Meneguelo fez parte da equipe do químico Gilberto Orivaldo Chierice, professor e pesquisador da Universidade de São Paulo (USP) na cidade de São Carlos (SP).

A substância foi desenvolvida no início dos anos 90 por Chierice, hoje aposentado, no laboratório do Grupo de Química Analítica e Tecnologia de Polímero do Instituto de Química da USP. Meneguelo apresentou aos deputados exames que comprovam, segundo ele, a eficácia do produto sobre diversos tipos de tumores, que regrediram depois que a droga foi ministrada.

“Eu tenho trabalhos científicos publicados desde 2007 e sou tratado como um maluco com um monte de canceroso atrás”, disse, se referindo ao descrédito acadêmico sobre os resultados dos trabalhos e às dificuldades para que o produto seja submetido a análises clínicas para liberação pela Agência Nacional de Vigilância Sanitária (Anvisa).

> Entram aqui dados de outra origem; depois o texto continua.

File: src/rtl/dtb_pkg.sv
// Shared types, codes and helpers for the depth test buffer.
// Used by dtb_front, dtb_queue, dtb_back and depth_test_buffer_top.
// Has no dependencies.
package dtb_pkg;

  // Configuration port.
  localparam int CFG_DATA_W  = 24;
  localparam int CFG_INDEX_W = 2;

  localparam logic [CFG_INDEX_W-1:0] REG_CLEAR_DEPTH   = 2'd0;
  localparam logic [CFG_INDEX_W-1:0] REG_DEPTH_FUNC    = 2'd1;
  localparam logic [CFG_INDEX_W-1:0] REG_ACTIVE_WIDTH  = 2'd2;
  localparam logic [CFG_INDEX_W-1:0] REG_ACTIVE_HEIGHT = 2'd3;

  // Item actions.
  localparam logic ACT_TEST  = 1'b0;
  localparam logic ACT_CLEAR = 1'b1;

  // Depth compare functions: fragment depth F against stored depth S.
  localparam logic [2:0] FUNC_NEVER    = 3'd0;
  localparam logic [2:0] FUNC_LESS     = 3'd1;
  localparam logic [2:0] FUNC_EQUAL    = 3'd2;
  localparam logic [2:0] FUNC_LEQUAL   = 3'd3;
  localparam logic [2:0] FUNC_GREATER  = 3'd4;
  localparam logic [2:0] FUNC_NOTEQUAL = 3'd5;
  localparam logic [2:0] FUNC_GEQUAL   = 3'd6;
  localparam logic [2:0] FUNC_ALWAYS   = 3'd7;

  // Reset values of the registers.
  localparam logic [23:0] CLEAR_DEPTH_RST = 24'hFFFFFF;
  localparam logic [2:0]  DEPTH_FUNC_RST  = FUNC_ALWAYS;
  localparam logic [8:0]  ACTIVE_DIM_RST  = 9'd256;

  // Width for window dimensions; holds store sizes up to 8191.
  localparam int DIM_W = 13;

  // Skid queue between front and back.
  localparam int QUEUE_AW    = 1;
  localparam int QUEUE_DEPTH = 2;

  typedef struct packed {
    logic [23:0] clear_depth;
    logic [2:0]  depth_func;
    logic [8:0]  active_width;
    logic [8:0]  active_height;
  } cfg_t;

  typedef struct packed {
    logic passed;
    logic outside;
  } result_t;

  // Active dimension clipped to the size of the store.
  function automatic logic [DIM_W-1:0] eff_dim(input logic [8:0] act,
                                               input logic [DIM_W-1:0] max_dim);
    logic [DIM_W-1:0] act_ext;
    act_ext = DIM_W'(act);
    return (act_ext > max_dim) ? max_dim : act_ext;
  endfunction

endpackage

File: src/rtl/dtb_front.sv
// Front end of the depth test buffer: accepts items and classifies them.
// Produces a packed queue entry; depends on dtb_pkg.
module dtb_front #(
  parameter int MAX_WIDTH  = 256,
  parameter int MAX_HEIGHT = 256,
  parameter int DEPTH_BITS = 24,
  parameter int XW         = 8,
  parameter int YW         = 8
) (
  input  logic                        rst,
  input  logic                        in_valid,
  output logic                        in_stall,
  input  logic                        action,
  input  logic signed [9:0]           pos_x,
  input  logic signed [9:0]           pos_y,
  input  logic [23:0]                 frag_depth,
  input  dtb_pkg::cfg_t               cfg,
  input  logic                        q_full,
  input  logic                        init_busy,
  output logic                        q_push,
  output logic [2+YW+XW+DEPTH_BITS-1:0] q_wdata
);

  logic [dtb_pkg::DIM_W-1:0] eff_w;
  logic [dtb_pkg::DIM_W-1:0] eff_h;
  logic [dtb_pkg::DIM_W-1:0] x_ext;
  logic [dtb_pkg::DIM_W-1:0] y_ext;
  logic                      outside;

  assign eff_w = dtb_pkg::eff_dim(cfg.active_width, dtb_pkg::DIM_W'(MAX_WIDTH));
  assign eff_h = dtb_pkg::eff_dim(cfg.active_height, dtb_pkg::DIM_W'(MAX_HEIGHT));

  assign x_ext = dtb_pkg::DIM_W'($unsigned(pos_x));
  assign y_ext = dtb_pkg::DIM_W'($unsigned(pos_y));

  // Negative coordinates are outside; the range compares only matter when
  // the coordinate is non-negative.
  assign outside = pos_x[9] || pos_y[9] || (x_ext >= eff_w) || (y_ext >= eff_h);

  assign in_stall = rst || q_full || init_busy;
  assign q_push   = in_valid && !in_stall;

  assign q_wdata = {action,
                    (action == dtb_pkg::ACT_TEST) && outside,
                    YW'($unsigned(pos_y)),
                    XW'($unsigned(pos_x)),
                    DEPTH_BITS'(frag_depth)};

endmodule

File: config.mk
export PLATFORM = sky130hd
export DESIGN_NAME = dtb_front
export DESIGN_NICKNAME = d
export VERILOG_FILES = /design/src/rtl/dtb_pkg.sv /design/src/rtl/dtb_front.sv
export SDC_FILE = /design/constraint.sdc
export NUM_CORES = 1
export LEC_CHECK = 0
export ABC_AREA = 0
export BUFFER_PORTS_ARGS = -buffer_cell sky130_fd_sc_hd__buf_2
export CAP_MARGIN = 20
export CORE_AREA = 2 2 54 56
export DETAILED_ROUTE_END_ITERATION = 8
export DIE_AREA = 0 0 56 58
export MAX_ROUTING_LAYER = met4
export PLACE_DENSITY = 0.95
export SETUP_SLACK_MARGIN = 0.02
export SLEW_MARGIN = 10
export SYNTH_ARGS = -nofsm -noshare
export SYNTH_HDL_FRONTEND = slang
export SYNTH_SLANG_ARGS = --single-unit
File: constraint.sdc
create_clock -name vclk -period 2.2
set_input_delay 0.22 -clock vclk [all_inputs]
set_output_delay 0.22 -clock vclk [all_outputs]
set_load 0.05 [all_outputs]
---- Yosys cells after proc, flatten, opt, wreduce, memory -nomap -nowiden ----
Cells that the tools add are included.
storage, ports and cells
  register bits ........................... 0
  bits of input ports ..................... 94
  output and inout port bits .............. 44
  logic and storage cells ................. 15
cells by class
  order comparisons ....................... 4
  multiplexer cells ....................... 2
  bitwise gates (word level) .............. 1
  reduce and logical (&&, ||, !) cells .... 8
operators by type and width
  operator                                         number
  10-bit by 9-bit >= comparator with 1-bit output  2
  9-bit > comparator, second input constant        2
  9-bit two-way mux                                2
  1-bit logical OR                                 5
  1-bit logical AND                                2
  1-bit zero test                                  1
  1-bit NOT                                        1

---- Logic depth before layout (Yosys ltp) ----
  word-level depth ........................ 6
  gate-level depth with buffers ........... 8
  depth with buffers taken out ............ 8

---- Worst setup path before layout ----
OpenSTA, ideal clock, no wires.
  path kind ............................... input port to output port
  start point ............................. input port cfg[8] (netlist name)
  end point ............................... output port q_wdata[40]
  arrival time ............................ 1.889 ns
  required time ........................... 1.980 ns
  setup slack ............................. 0.091 ns
  stages .................................. 8
  buffers on the path ..................... 0
  path through ............................ clkinv_1 -> nand2_1 -> ha_1 -> o211ai_1 -> o21ai_1 -> nand3_1 -> a21o_1 -> a31oi_1
between the ends
  cells in the longest elaborated chain, start to end .. 5
RTL lines
  item                                               RTL line         text
  start, declared                                    dtb_front.sv:17  input dtb_pkg::cfg_t cfg,
  9-bit > comparator                                 dtb_pkg.sv:58    return (act_ext > max_dim) ? max_dim : act_ext;
  9-bit two-way mux *                                dtb_pkg.sv:58
  10-bit by 9-bit >= comparator with 1-bit output *  dtb_front.sv:38  assign outside = pos_x[9] || pos_y[9] || (x_ext >= eff_w) || (y_ext >= eff_h);
  1-bit logical OR *                                 dtb_front.sv:38
  1-bit logical AND *                                dtb_front.sv:44  (action == dtb_pkg::ACT_TEST) && outside,
  end, declared                                      dtb_front.sv:21  output logic [2+YW+XW+DEPTH_BITS-1:0] q_wdata
Every way passes the cells marked *; elsewhere a longest branch is shown, timed or not.

---- Worst setup path after layout ----
  start point ............................. input port cfg[17] (netlist name)
  end point ............................... output port q_wdata[40]
between the ends
  cells in the longest elaborated chain, start to end .. 6
RTL lines
  item                                               RTL line
  9-bit > comparator                                 dtb_pkg.sv:58
  9-bit two-way mux *                                dtb_pkg.sv:58
  10-bit by 9-bit >= comparator with 1-bit output *  dtb_front.sv:38
  1-bit logical OR * (2 in series)                   dtb_front.sv:38
  1-bit logical AND *                                dtb_front.sv:44
Marks and branches as above.

==> qor.csv <==
metric,value,unit
status,completed,
Max IR drop VDD,0.0000812,V
DRC viols,0,
hold depth,0,
final hold violations,0,
sw power,0.125,mW
Hold Worst Slack,440,ps
critical path arrival,1750,ps
Crit Path Max Fanout,8,
Syn Area/Cell,7.47,sq um
largest cells by area after synthesis,"buf_4 (39%), ha_1 (29%), nand2_1 (6.7%), a21oi_1 (3.2%), nor2b_1 (2.4%)",
detail-routed via count per cell,4.47,
Pwr Density,241,nW/um^2
area grow syn2layout,5.90,%
Worst-Margin Slew,244,ps
Final Non-Filler Cells,158,
CP max stage cell,or4_4,
largest net degree at the start of global routing,9,
"worst slack, placed",214,ps
Post-Synthesis Cells,105,
Die W,56,microns
internal power,0.0746,mW
max_cap viols,0,
detailed-route wire length per cell,10.1,microns
Die Y,58,microns
Leakage,0.492,nW
period utilisation layout,89.7,%
Hold Crit Class,in -> out,
Critical Path Source Type,input pin,
post-synth top area share,39.2,%
largest area contributor in the netlist,buf_4,
sequential cell area fraction in the yosys report,0,%
first-pass GRT wire length,2480,microns
Setup WS post-layout,227,ps
fin crit period,1970,ps
upper clock frequency limit,507,MHz
Clk network pwr share,0,%
number of global-route vias before repair,666,
IO Count,138,
hold_buf cts,0,
placed cell count,158,
total of cells resized after clock tree synthesis,0,
power share of the combinational group,100.0,%
layout cells sized above 1,52.8,%
setup repair bufs after CTS,0,
YS warnings,0,
WS Path Type,in -> out,
"commonest non-fill, non-tap cell in the layout",buf_2,
starting density of the core,29.5,%
Seq cells,0,
die area,3250,sq um
initial drt markers,21,
final setup fails,0,
"most used cell, CP",buf_2,
Synth Net Count,217,
antenna violations before repair,0,
max-slew violation count,0,
GR Overflow Total,0,
antenna-violating nets left,0,
most frequent cells in the layout,"buf_2 (63), ha_1 (18), nand2_1 (14), a21oi_1 (5), inv_1 (4)",
I/O Buffers,63,
Core Rows,19,
CP cell instances,buf_2 -> clkinv_1 -> ha_1 -> or4_4 -> a221oi_2 -> a31oi_1 -> buf_2,
gpl congestion,0.658,
Register Area,0,sq um
GRT Total Usage,9.04,%
Fin Setup TNS,0,ps
Cell variety after synth,22,
Crit. End Element,output pin,
Slew HR,83.6,%
Seq pwr share,0,%
Diodes inserted,0,
RSZ-0062 raised after global routing,false,
via count,706,
drt first pass iters,4,
Final HPWL DP,1490,microns
CLK BUF,0,
"Cell Area, Synth",785,sq um
Crit path required time,1980,ps
final wirelength,1590,microns
fin nets,241,
Max stage delay on crit path,480,ps
core area,2660,sq um
Switching Share,62.7,%
[path summary, 6_finish.rpt]
| path | startpoint | to | slack [ps] |
|---|---|---|---|
| setup / recovery | cfg[17] | q_wdata[40] | 230 |
| hold / removal | frag_depth[11] | q_wdata[11] | 440 |
[final cells by class]
class,instances,area [sq um]
timing repair buffer,63,315
inverter,6,22.5
fill,307,1830
multi-input combinational,58,454
tap,31,38.8
[cell families (layout without fill, tap and decap cells)]
kind of cell | count (synthesis) | count (layout) | share of synthesized area (%)
simple gates | 27 | 27 | 17.7
buf+inv | 47 | 69 | 42.1
compound gates | 13 | 13 | 11.5
fa+ha+maj | 18 | 18 | 28.7
[worst max-delay path, delay by kind of cell]
kind            cells  cell delay, ps
compound gates      2             270
buf+inv             3             520
fa+ha+maj           1             260
simple gates        1             480
[power groups by stage]
stage	logic [mW]	clock network, mW	registers (mW)
final	0.200	0	0
after global routing	0.220	0	0
after CTS	0.202	0	0
after detailed placement	0.202	0	0
after global placement	0.197	0	0
after floorplan	0.271	0	0
[synthesized netlist by cell type (all sizes together)]
cell and count:
a21oi 5, inv 4, nand3 3, o211ai 1, or4 1, and4b 1
nor3b 1, a31o 1, a221oi 1, nand4 1, nor2b 3, a31oi 1
nand2b 1, clkinv 2, o31ai 1, buf 41, ha 18, or3 1
o21ai 1, a21o 2, nor2 1, nand2 14
[metal layers]
layer	up-vias	routed length, microns	global-route usage (%)
met2	37	775	17.1
li1	363	-	-
met3	12	188	2.01
met5	-	0	-
met1	294	563	9.16
met4	0	62	3.06
[metrics by stage]
stage	instance area [sq um]	utilization [%]	power [mW]
2_1_floorplan	785	-	0.271
3_3_place_gp	831	31.2	0.197
3_5_place_dp	831	31.2	0.201
4_1_cts	831	31.2	0.202
5_1_grt	831	31.2	0.220
6_report	831	31.2	0.200
No activity file was read; power rests on OpenSTA's default activity.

“Mesmo que o produto não cure o câncer, se ele reduzir a dor em 30% já vale a pena, porque nenhum remédio faz isso”, disse. “Por que não liberar a fosfoetanolamina? Cigarro tem 4 mil produtos químicos nocivos à saúde e é liberado”, disse.
Pacientes e familiares tem obtido a fosfoetanolamina na USP mediante decisão judicial, já que a universidade, por meio de uma portaria, proibiu a distribuição do produto até que seja aprovado pela Anvisa.